Our Work

Original HireJohnColeman Site

It is always interesting, as a designer, when I sit down to build something for myself.  Especially when it is a profile piece like a portfolio site, there is a lot that goes into designing what I want to say.  This site was the first version of the site for hirejohncoleman.com.  I wanted to use it to showcase not only my design sense, but also effective/efficient communication.  To that end, there are a lot of little design-y touches, and not a lot of text.  I wanted to try and build something that mostly communicated in pictures, from a visual perspective, rather than from verbose copy.

After building this site (and subsequently in the maintenance of it), though, I had a lot of my opinions changed about what I thought good design was.  That is, although this site uses a lot of tricks (CSS, HTML, and JavaScript, namely), I came to believe that it is flawed in its execution.  That is, when you are manipulating so many elements with tricks/hacks, it does not make the site very scalable, and with all of the added code complexity, the site ended up being far less malleable than I would like.

My biggest problem with the site, though, ended up being a philosophical one.  That is, the “site” is actually just a single HTML file (which uses CSS and JavaScript to break the “site” up into its different “pages”).  There is a problem with this approach, though.  That is not how the web works.  That is not how most normal sites work, and that is definitely not how search engines like sites to work.

To be blunt, this sort of “different for the sake of being different” design approach sort of breaks how the web works.  Since a lot of the work I do is in the area of UX (User Experience) Design, with this design I am throwing away convention, which is one of the greatest UX tools at my disposal.  Often, websites (or any product for that matter) is easier to use because it follows conventions that most people agree upon.  Even though the site may be new to the user, the architecture and flow feel familiar.

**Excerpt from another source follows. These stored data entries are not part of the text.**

--- config.mk ---
export PLATFORM = sky130hd
export DESIGN_NAME = node_bcast
export DESIGN_NICKNAME = d
export VERILOG_FILES = /design/src/rtl/node_bcast.sv
export SDC_FILE = /design/constraint.sdc
export NUM_CORES = 1
export LEC_CHECK = 0
export BUFFER_PORTS_ARGS = -buffer_cell sky130_fd_sc_hd__buf_2
export CORE_MARGIN = 10
export CORE_UTILIZATION = 50
export CTS_CLUSTER_SIZE = 20
export DETAILED_ROUTE_END_ITERATION = 12
export PLACE_DENSITY = 0.73
export SYNTH_ARGS = -nofsm -noshare
export SYNTH_HDL_FRONTEND = slang
export SYNTH_SLANG_ARGS = --single-unit
export TNS_END_PERCENT = 100
--- constraint.sdc ---
create_clock -name clk -period 3.4 [get_ports clk]
set_clock_uncertainty 0.15 [all_clocks]
set_input_delay 0.17 -clock clk [delete_from_list [all_inputs] [get_ports clk]]
set_output_delay 0.17 -clock clk [all_outputs]
set_load 0.1 [all_outputs]
--- src/rtl/node_bcast.sv ---
// Broadcasts a latched node value to up to four enabled neighbors in turn.
// It collects each neighbor's response and flags any neighbor that never acknowledges.
module node_bcast #(
    parameter int TIMEOUT = 16
) (
    input  logic       clk,
    input  logic       rst,
    input  logic       load,
    input  logic [1:0] val_in,
    input  logic [3:0] en_mask,
    input  logic [3:0] tx_ack,
    input  logic       resp_in,
    output logic       tx_valid,
    output logic [1:0] tx_sel,
    output logic [1:0] tx_data,
    output logic       busy,
    output logic       done,
    output logic       result,
    output logic [3:0] resp_vec,
    output logic [3:0] err
);

    typedef enum logic [1:0] {
        IDLE = 2'd0,
        SCAN = 2'd1,
        SEND = 2'd2,
        DONE = 2'd3
    } state_t;

    localparam logic [7:0] WAIT_LIMIT = 8'(TIMEOUT - 1);

    state_t     state, state_n;
    logic [1:0] idx, idx_n;
    logic [1:0] val_q, val_n;
    logic [3:0] mask_q, mask_n;
    logic [7:0] wait_cnt, wait_n;
    logic [3:0] resp_q, resp_n;
    logic [3:0] err_q, err_n;
    logic       result_q, result_n;

    always_ff @(posedge clk) begin
        if (!rst) begin
            state    <= IDLE;
            idx      <= 2'd0;
            val_q    <= 2'd0;
            mask_q   <= 4'd0;
            wait_cnt <= 8'd0;
            resp_q   <= 4'd0;
            err_q    <= 4'd0;
            result_q <= 1'b0;
        end else begin
            state    <= state_n;
            idx      <= idx_n;
            val_q    <= val_n;
            mask_q   <= mask_n;
            wait_cnt <= wait_n;
            resp_q   <= resp_n;
            err_q    <= err_n;
            result_q <= result_n;
        end
    end

    always_comb begin
        state_n  = state;
        idx_n    = idx;
        val_n    = val_q;
        mask_n   = mask_q;
        wait_n   = wait_cnt;
        resp_n   = resp_q;
        err_n    = err_q;
        result_n = result_q;

        case (state)
            IDLE: begin
                if (load) begin
                    val_n    = val_in;
                    mask_n   = en_mask;
                    resp_n   = 4'd0;
                    err_n    = 4'd0;
                    result_n = 1'b0;
                    idx_n    = 2'd0;
                    state_n  = SCAN;
                end
            end
            SCAN: begin
                if (mask_q[idx]) begin
                    wait_n  = 8'd0;
                    state_n = SEND;
                end else if (idx == 2'd3) begin
                    state_n = DONE;
                end else begin
                    idx_n = idx + 2'd1;
                end
            end
            SEND: begin
                // An ack in the final wait cycle takes priority over the timeout.
                if (tx_ack[idx] || wait_cnt == WAIT_LIMIT) begin
                    if (tx_ack[idx]) begin
                        resp_n[idx] = resp_in;
                    end else begin
                        err_n[idx] = 1'b1;
                    end
                    if (idx == 2'd3) begin
                        state_n = DONE;
                    end else begin
                        idx_n   = idx + 2'd1;
                        state_n = SCAN;
                    end
                end else begin
                    wait_n = wait_cnt + 8'd1;
                end
            end
            DONE: begin
                state_n = IDLE;
            end
            default: begin
                state_n = IDLE;
            end
        endcase

        // Result is computed on entry so it is already valid alongside the done pulse.
        if (state_n == DONE && state != DONE) begin
            result_n = |resp_n;
        end
    end

    assign tx_valid = (state == SEND);
    assign tx_sel   = tx_valid ? idx : 2'd0;
    assign tx_data  = tx_valid ? val_q : 2'd0;
    assign busy     = (state != IDLE);
    assign done     = (state == DONE);
    assign result   = result_q;
    assign resp_vec = resp_q;
    assign err      = err_q;

endmodule

## Word level (Yosys, flattened, before mapping)

Index checks and enable logic that the tools add are counted.

- Shift operators: 0
- $lt $le $gt $ge: 2
- $mul: 0
- Equal/unequal tests: 13
- Reductions and logical operators: 16
- Bitwise gates (word level): 1
- Div/mod/pow operators: 0
- Muxes and demuxes: 34
- Add/sub/neg operators: 2

Operators by type and width:

| cell | count |
|---|---|
| $mux 4 | 6 |
| $mux 2 | 11 |
| $mux 8 | 2 |
| $pmux 4 s2 | 2 |
| $pmux 8 s2 | 1 |
| $ne 2x2->1 const B | 6 |
| $reduce_bool 2->1 | 5 |
| $add 8x1->8 const B | 1 |
| $eq 2x2->1 const B | 4 |
| $eq 8x4->1 const B | 1 |
| $pmux 2 s4 | 1 |
| $reduce_and 4->1 | 2 |
| $mux 1 | 6 |
| $pmux 2 s3 | 1 |
| $bmux 1 s2 | 2 |
| $bwmux 4 | 1 |
| $or 4x4->4 | 1 |
| $reduce_and 2->1 | 2 |
| $reduce_or 4->1 | 1 |
| $lt 2x3->1 const B | 1 |
| $reduce_and 3->1 | 1 |
| $reduce_bool 3->1 | 1 |
| $add 2x1->2 const B | 1 |
| $demux 1 s2 | 1 |
| 6 further kinds | 7 |

- Bits in latches: 0
- Register bits: 27
- Logic and storage cells: 76
- Memories: 0
- Bits in writable memories: 0
- ROM bits: 0

## Logic depth before layout (Yosys ltp)

Gate-level depths: netlist of run 1.

- Depth after elaboration: 10
- Gate-level depth with buffers: 8
- Gate-level depth less buffers: 7

## Least setup slack after synthesis of run 1

No wires, ideal clock.

- Path type: flip-flop to output port
- From: register state[0]
- To: output tx_data[0]
- Setup slack: 0.096 ns
- Arrival: 2.984 ns
- Stages on the path, launching flop included: 7
- Cells stage by stage: dfxtp_1 -> inv_1 -> ha_1 -> clkbuf_1 -> buf_1 -> clkbuf_1 -> and2_1

- Cells in the longest elaborated chain, start to end: 2

RTL lines:

| item | RTL line | source |
|---|---|---|
| start, declared | 32 | `state_t state, state_n;` |
| start signal, assigned | 52 | `state <= state_n;` |
| $eq 2x2->1 | 127 | `assign tx_valid = (state == SEND);` |
| net tx_valid | 13 | `output logic tx_valid,` |
| $mux 2 | 129 | `assign tx_data = tx_valid ? val_q : 2'd0;` |
| end, declared | 15 | `output logic [1:0] tx_data,` |

The timed path passes the listed nets, and every way through them passes these cells.

## Final worst setup path of run 1

- From: register state[0]
- To: output tx_data[1]

- Cells in the longest elaborated chain, start to end: 2

RTL lines:

| item | RTL line |
|---|---|
| $eq 2x2->1 | 127 |
| $mux 2 | 129 |

Every way passes these cells.

==> results.yml, run 1 <==
global_routing:
  grt_max_degree: 18
  grt_pass1_vias: 1398
  grt_first_pass_wirelength_um: 6410
  grt-ovfl-total: 0
  grt_usage: 0.127
  antenna_found_initial: 0
detailed_routing:
  post_drt_wl_per_cell_um: 14.2
  dr.pass1.iters: 4
  wirelength_um: 3590
  drt_iter0_drc: 112
  final_antenna_net_count: 0
  drc_errors: 0
  num_vias: 1349
  viasPerCell: 5.33
sta:
  tns_ns: 0
  fmax_mhz: 395
  setup_viol: 0
  fin_hold_ws_ns: 0.0527
  period_needed_ns: 2.53
  finalHoldViolCount: 0
  final_max_slew_viol_count: 0
  rsz0062_at_grt: "false"
  tightest_slew_ns: 0.553
  relSlewSlack: 0.629
  timing.final.ws_setup_ns: 0.871
  post-route-period-util: 0.744
cts:
  htree_levels: 1
  cts_setup_buffers: 0
  clk_latency_ns: 0.33
  cts_max_path_buffers: 2
  path_clk_slew_ns: 0.14
  cts.sinks: 27
  cts_resized: 0
  ctsHoldBuffers: 6
  cts_buffers: 3
  cts_tree: "done"
  cts_root_buf: "clkbuf_4"
worst_setup_path:
  cp_num_buf_inv: 3
  slowest_stage: "ha_1"
  cp.depth: 5
  crit_fanout: 17
  max_stage_delay_ns: 0.51
  reg2reg_depth: 7
  worstPathCellList: "inv_1, ha_1, buf_4, and2_1, buf_2"
  path_delay_family: "buffers and inverters"
  rr_startpoint: "state[0]"
  worstPathRequired_ns: 3.08
  arrival_ns: 2.21
  startpoint: "state[0]"
  r2r-end: "result"
  endpoint_kind: "output pin"
  cp-start-kind: "flop"
  regToRegSetupSlack_ns: 0.96
  path_class: "reg2out"
logic_synthesis:
  synth_compound_area_frac: 0.219
  synth_top_family_by_area: "simple AND/OR/NAND/NOR gates"
  async_flop_share: 0
  syn_avg_cell_area_um2: 8.94
  syn_area_um2: 1560
  ys_warn_count: 0
  synth_fa_ha_area_frac: 0.0720
  synth_mux_area_frac: 0.0568
  ys_seq_area_frac: 0.346
  synth_simple_gate_area_share: 0.229
  synth_nets: 198
  synth.area.top_cells: "dfxtp_1 (35%), ha_1 (7.2%), nand2_1 (6.2%), and2_1 (4.0%), xnor2_1 (3.9%)"
  synth_largest_area_cell: "dfxtp_1"
  ys_seq_elements: 27
  synth_flop_cell: "dfxtp_1"
  synth_cells: 175
  synth_edf_count: 0
  synth_cell_type_count: 41
  yosys.area_share.xor_xnor: 0.0392
  synth_top_area_frac: 0.346
floorplanning:
  initial_utilization: 0.517
  die-area_um2: 5770
  io_pins: 30
  coreArea_um2: 3030
  die_x_um: 75.9
  num_rows: 20
  die_h_um: 75.9
hold_path:
  min_to: "val_q[1]"
  worstHoldStart: "rst"
  min_path_cells: 2
  hold_class: "in2reg"
placed_design:
  portBuffers: 29
  dp.cells: 243
  place.gp.congestion: 0.820
  place_ws_ns: 1.03
  hpwl_um: 2680
run_status:
  outcome: "completed"
power_and_ir_drop:
  p_per_area_nw_per_um2: 342
  peakVddDrop_mv: 0.146
  p_leak_nw: 0.763
  power.total_mw: 0.625
final_layout:
  area_growth_pct: 16.9
  drive_above_1_share: 0.220
  final_nets: 233
  stdcell_count: 253
  diodes: 0
job:
  drv_cap: 0
[cell usage in the layout (no fill, tap or decap), drive strengths merged, types with 2 or more instances in the layout]
| cell type | instances |
|---|---|
| xnor2 | 7 |
| a221o | 2 |
| inv | 8 |
| a21o | 6 |
| a21boi | 6 |
| mux4 | 2 |
| ha | 9 |
| nand3 | 6 |
| mux2i | 4 |
| buf | 30 |
| a211oi | 2 |
| dlygate4sd3 | 6 |
| nand2 | 26 |
| o21ai | 5 |
| a21oi | 8 |
| nor2b | 2 |
| a211o | 2 |
| nor3 | 3 |
| nor2 | 13 |
| clkbuf | 4 |
| dfxtp | 27 |
| and2 | 11 |
| a2111oi | 4 |
| nand4 | 6 |
[synthesized netlist by cell type, types with 2 or more instances]
library cell,number
inv_1,8
nor2b_1,2
nor2_1,13
a211o_1,2
a2111oi_2,3
xnor2_1,7
clkbuf_1,4
o21ai_1,2
nand4_1,6
ha_1,9
nor3_1,3
mux2i_1,4
a21oi_1,8
a221o_1,2
a211oi_1,2
nand3_1,6
nand2_1,26
a21boi_0,6
o21ai_0,2
and2_1,10
dfxtp_1,27
a21o_2,4
[power breakdown]
part           internal, mW  switching [mW]  total [mW]
registers             0.328          0.0102       0.338
clock network        0.0462          0.0963       0.142
logic                0.0497          0.0943       0.144
[per-layer routing]
metal  share of wire  routed length, um  track usage  vias to the layer above
met5               0                  0            0                        -
met4           0.022                 80       0.0568                        0
met3           0.076                274       0.0401                        9
met2            0.45               1600        0.204                       42
met1            0.45               1630        0.151                      611
li1                -                  -            -                      687
[state kept, by name (all words and copies together), names as in the netlist]
register / count
err: 4
idx: 2
mask_q: 4
resp_vec: 4
result: 1
state: 2
val_q: 2
wait_cnt: 8
[stage by stage]
step           cell area, um2  utilization
2_1_floorplan            1560            -
4_1_cts                  1830        0.604
5_1_grt                  1830        0.604
3_3_place_gp             1740        0.575
3_5_place_dp             1740        0.575
6_report                 1830        0.604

Now, that is not to say that the world (especially the world of design) does not need change.  Quite the contrary, in fact.  However, change just for change sake, in my opinion, is indulgent on the behalf of the designer, especially in situations where sticking to conventions and accepted ways of doing things would make something easier and/or more pleasant to use.  This original hirejohncoleman site might have been sexier from a design/eye-candy perspective, but I think the current site (the one you are on now) is not only easier to use, but gets to the heart of good UX a WHOLE lot more effectively.